> _What is needed_: Within this material, how many lines have the string "stage" in them? The answer is a number, with nothing added.

> _Stored data_:
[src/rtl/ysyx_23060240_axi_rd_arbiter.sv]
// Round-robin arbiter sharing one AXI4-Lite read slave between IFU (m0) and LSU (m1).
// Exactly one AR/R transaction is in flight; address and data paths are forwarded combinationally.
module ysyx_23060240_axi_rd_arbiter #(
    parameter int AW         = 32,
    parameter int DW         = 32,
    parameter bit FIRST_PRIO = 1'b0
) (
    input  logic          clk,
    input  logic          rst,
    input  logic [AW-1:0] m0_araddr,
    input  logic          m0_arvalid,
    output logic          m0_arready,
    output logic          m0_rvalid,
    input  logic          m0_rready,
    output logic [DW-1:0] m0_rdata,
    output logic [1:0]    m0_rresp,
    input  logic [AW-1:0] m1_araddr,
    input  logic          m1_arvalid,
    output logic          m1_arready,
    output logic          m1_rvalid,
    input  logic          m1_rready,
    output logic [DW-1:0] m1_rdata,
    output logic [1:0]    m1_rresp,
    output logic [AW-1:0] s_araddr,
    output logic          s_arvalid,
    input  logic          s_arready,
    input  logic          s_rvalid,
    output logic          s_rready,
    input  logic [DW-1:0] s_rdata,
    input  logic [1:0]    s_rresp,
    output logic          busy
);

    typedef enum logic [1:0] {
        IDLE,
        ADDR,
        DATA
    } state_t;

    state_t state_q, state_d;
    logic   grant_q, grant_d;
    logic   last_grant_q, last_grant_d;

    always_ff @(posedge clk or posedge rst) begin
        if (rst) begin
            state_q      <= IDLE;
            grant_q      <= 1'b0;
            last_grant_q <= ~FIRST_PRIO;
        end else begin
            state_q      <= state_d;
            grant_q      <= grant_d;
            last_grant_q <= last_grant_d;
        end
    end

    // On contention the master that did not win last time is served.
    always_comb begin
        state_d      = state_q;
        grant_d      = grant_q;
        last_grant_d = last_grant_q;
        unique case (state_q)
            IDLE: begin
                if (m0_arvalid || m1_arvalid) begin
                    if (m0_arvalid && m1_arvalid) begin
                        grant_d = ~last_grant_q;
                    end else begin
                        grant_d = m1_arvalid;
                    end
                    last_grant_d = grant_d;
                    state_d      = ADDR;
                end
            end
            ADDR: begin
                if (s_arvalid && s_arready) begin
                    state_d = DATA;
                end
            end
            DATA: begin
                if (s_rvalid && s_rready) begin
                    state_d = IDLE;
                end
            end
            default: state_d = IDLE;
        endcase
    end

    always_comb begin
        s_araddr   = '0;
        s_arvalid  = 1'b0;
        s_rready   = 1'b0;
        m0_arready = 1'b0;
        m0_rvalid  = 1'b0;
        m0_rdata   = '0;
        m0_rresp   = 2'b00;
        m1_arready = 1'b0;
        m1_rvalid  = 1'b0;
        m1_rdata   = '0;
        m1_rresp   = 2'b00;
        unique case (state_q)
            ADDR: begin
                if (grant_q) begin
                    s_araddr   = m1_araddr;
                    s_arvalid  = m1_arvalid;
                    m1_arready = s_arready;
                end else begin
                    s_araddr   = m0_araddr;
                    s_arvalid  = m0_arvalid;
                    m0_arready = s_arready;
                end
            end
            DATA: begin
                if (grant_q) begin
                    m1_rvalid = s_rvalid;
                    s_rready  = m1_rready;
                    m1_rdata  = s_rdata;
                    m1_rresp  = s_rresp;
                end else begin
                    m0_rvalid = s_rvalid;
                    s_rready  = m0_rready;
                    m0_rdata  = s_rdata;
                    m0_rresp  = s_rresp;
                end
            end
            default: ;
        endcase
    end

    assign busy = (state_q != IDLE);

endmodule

==

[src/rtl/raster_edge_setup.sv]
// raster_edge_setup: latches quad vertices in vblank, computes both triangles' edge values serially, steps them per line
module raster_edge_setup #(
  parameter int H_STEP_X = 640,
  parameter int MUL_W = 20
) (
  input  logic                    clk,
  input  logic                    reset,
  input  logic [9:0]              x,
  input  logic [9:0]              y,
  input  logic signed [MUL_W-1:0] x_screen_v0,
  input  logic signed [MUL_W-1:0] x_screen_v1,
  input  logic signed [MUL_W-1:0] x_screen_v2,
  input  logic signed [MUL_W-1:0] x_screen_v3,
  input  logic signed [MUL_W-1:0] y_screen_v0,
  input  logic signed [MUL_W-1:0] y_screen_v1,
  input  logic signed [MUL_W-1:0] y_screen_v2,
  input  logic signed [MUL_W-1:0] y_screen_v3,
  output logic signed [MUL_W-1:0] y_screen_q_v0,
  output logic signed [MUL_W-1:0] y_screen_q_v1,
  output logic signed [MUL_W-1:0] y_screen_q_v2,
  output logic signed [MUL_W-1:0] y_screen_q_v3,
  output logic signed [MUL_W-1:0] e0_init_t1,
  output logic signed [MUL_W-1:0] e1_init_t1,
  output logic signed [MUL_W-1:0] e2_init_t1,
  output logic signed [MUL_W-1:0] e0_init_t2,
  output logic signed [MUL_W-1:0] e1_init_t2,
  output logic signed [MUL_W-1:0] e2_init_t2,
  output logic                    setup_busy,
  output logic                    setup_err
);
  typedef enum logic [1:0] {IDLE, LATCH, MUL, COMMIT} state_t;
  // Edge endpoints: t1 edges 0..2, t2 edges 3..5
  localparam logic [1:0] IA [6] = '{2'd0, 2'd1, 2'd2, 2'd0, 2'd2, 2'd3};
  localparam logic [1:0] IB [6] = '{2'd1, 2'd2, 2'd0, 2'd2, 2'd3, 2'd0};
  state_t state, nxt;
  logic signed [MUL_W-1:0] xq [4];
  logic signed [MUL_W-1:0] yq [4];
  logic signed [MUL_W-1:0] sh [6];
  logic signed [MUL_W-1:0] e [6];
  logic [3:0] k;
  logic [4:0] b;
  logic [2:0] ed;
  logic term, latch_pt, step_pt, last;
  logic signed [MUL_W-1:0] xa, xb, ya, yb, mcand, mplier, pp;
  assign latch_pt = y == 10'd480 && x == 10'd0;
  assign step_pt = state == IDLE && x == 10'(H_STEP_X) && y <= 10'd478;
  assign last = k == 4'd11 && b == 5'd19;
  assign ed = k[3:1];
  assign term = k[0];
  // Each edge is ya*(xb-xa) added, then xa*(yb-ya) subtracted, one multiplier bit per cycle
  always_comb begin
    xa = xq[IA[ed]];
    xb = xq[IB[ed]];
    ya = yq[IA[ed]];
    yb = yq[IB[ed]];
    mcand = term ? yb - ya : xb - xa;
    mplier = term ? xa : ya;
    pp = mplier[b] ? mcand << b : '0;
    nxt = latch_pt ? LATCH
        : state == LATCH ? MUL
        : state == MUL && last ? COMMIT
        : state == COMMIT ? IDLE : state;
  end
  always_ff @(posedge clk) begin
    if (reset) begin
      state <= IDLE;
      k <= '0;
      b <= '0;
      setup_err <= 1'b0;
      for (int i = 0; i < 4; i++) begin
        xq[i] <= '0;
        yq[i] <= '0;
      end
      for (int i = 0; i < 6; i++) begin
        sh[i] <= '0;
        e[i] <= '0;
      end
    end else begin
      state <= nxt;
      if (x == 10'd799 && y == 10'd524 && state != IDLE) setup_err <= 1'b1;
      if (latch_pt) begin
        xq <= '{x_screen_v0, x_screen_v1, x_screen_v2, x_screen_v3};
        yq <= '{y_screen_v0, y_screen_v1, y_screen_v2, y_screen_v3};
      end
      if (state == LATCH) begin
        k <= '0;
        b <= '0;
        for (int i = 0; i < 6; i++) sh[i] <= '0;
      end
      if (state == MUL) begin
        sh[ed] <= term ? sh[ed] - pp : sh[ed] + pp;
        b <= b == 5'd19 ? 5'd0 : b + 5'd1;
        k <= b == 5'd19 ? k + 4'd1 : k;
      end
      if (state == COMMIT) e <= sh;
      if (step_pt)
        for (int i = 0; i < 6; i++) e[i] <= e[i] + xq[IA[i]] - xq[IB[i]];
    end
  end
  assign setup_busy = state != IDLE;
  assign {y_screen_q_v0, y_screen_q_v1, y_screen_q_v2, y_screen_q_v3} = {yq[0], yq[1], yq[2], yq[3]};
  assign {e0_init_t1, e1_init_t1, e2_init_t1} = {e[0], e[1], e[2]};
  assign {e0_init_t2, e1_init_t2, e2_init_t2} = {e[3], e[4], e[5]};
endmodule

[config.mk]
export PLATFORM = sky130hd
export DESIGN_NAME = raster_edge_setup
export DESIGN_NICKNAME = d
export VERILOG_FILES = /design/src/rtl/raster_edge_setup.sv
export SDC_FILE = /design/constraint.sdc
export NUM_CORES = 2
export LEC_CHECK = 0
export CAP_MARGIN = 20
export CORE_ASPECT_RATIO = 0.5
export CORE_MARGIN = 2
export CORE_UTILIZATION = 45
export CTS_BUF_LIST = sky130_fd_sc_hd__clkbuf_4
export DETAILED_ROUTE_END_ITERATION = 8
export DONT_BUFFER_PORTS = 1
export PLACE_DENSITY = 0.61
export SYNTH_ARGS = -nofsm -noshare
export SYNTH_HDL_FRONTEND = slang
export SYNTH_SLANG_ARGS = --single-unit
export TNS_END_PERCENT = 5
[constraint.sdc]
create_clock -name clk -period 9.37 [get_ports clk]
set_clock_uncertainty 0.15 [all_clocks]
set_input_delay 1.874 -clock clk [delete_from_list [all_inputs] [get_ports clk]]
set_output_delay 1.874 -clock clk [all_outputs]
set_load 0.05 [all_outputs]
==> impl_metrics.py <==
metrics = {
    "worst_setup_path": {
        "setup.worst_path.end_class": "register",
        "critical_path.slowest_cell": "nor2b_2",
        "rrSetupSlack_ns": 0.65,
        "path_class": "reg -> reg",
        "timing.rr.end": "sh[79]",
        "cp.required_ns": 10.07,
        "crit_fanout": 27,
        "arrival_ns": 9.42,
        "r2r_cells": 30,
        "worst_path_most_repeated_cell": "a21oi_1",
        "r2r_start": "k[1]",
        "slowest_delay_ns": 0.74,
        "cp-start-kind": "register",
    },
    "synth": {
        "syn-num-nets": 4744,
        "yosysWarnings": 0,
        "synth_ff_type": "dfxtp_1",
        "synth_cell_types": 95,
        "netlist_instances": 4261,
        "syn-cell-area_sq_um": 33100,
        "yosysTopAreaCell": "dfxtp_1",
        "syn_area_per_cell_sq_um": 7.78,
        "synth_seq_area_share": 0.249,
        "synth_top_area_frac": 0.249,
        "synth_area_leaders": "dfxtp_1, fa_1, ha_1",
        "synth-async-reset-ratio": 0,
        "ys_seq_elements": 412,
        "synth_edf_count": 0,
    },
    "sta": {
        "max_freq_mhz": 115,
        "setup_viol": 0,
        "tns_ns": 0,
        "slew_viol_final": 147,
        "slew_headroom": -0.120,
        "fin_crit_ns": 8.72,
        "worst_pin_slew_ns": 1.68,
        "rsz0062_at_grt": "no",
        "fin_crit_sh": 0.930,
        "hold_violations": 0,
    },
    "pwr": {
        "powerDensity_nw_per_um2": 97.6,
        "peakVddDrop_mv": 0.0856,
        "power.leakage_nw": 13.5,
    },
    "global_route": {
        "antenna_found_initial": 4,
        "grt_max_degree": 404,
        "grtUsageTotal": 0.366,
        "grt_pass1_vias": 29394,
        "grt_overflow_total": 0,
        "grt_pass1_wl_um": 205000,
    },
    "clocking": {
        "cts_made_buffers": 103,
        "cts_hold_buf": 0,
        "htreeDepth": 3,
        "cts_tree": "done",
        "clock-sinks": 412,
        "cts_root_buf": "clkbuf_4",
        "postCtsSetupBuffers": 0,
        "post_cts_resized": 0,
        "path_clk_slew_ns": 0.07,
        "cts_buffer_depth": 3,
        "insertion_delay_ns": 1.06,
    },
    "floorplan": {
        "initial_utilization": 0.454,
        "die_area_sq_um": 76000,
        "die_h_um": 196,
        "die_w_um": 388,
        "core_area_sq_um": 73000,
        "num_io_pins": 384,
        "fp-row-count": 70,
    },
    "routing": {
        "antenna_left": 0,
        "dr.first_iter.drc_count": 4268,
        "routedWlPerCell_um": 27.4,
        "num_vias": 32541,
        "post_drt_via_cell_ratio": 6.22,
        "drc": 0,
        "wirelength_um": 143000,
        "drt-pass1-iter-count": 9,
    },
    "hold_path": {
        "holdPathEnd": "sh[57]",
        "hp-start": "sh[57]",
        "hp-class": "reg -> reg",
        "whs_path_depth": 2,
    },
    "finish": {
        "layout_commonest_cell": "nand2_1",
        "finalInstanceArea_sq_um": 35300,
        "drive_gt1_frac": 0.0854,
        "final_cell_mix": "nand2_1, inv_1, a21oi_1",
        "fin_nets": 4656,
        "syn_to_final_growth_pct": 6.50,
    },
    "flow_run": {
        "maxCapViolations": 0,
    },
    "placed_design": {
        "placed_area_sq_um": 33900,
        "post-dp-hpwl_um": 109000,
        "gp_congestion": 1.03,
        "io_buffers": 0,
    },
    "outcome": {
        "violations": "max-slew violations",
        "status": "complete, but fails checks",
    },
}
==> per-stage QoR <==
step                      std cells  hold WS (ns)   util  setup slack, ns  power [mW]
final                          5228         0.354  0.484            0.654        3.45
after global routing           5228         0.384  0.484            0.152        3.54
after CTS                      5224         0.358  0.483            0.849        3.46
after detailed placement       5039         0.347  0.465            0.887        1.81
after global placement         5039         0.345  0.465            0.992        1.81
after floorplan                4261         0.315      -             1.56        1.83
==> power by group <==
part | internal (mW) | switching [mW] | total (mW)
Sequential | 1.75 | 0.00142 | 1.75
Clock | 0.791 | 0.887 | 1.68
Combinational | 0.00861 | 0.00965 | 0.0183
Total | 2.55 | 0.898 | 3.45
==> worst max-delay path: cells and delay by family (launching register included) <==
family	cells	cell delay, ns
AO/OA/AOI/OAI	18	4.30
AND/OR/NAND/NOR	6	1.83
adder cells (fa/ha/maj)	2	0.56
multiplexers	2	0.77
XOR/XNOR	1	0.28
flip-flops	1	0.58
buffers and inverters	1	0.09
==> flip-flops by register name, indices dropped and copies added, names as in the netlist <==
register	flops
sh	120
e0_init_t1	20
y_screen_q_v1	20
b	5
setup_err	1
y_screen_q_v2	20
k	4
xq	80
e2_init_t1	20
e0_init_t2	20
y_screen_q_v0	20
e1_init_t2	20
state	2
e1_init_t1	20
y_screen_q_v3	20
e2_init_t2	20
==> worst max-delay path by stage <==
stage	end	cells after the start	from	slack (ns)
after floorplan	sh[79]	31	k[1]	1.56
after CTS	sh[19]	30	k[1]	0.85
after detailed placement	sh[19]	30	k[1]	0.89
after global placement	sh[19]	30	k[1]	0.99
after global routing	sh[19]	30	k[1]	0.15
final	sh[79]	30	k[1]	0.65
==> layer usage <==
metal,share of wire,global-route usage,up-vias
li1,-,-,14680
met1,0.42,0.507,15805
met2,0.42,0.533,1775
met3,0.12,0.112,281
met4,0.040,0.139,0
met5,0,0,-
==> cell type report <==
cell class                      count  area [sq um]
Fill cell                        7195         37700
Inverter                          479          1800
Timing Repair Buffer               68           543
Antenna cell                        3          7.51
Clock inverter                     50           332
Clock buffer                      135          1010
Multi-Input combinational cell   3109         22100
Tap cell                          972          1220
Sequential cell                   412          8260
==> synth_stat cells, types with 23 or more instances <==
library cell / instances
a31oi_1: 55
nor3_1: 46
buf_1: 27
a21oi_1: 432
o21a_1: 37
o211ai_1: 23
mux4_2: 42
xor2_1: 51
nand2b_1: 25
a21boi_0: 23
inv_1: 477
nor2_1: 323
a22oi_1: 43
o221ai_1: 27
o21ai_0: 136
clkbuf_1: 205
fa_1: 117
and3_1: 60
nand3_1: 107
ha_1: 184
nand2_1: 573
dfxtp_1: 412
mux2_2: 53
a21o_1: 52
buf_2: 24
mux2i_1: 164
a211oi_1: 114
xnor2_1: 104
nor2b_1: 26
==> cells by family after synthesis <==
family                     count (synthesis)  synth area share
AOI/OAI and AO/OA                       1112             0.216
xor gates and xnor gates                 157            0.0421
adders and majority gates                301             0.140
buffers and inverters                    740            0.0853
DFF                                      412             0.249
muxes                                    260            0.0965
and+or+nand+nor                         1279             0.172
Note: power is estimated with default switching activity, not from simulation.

> _Solution for this exercise_: 3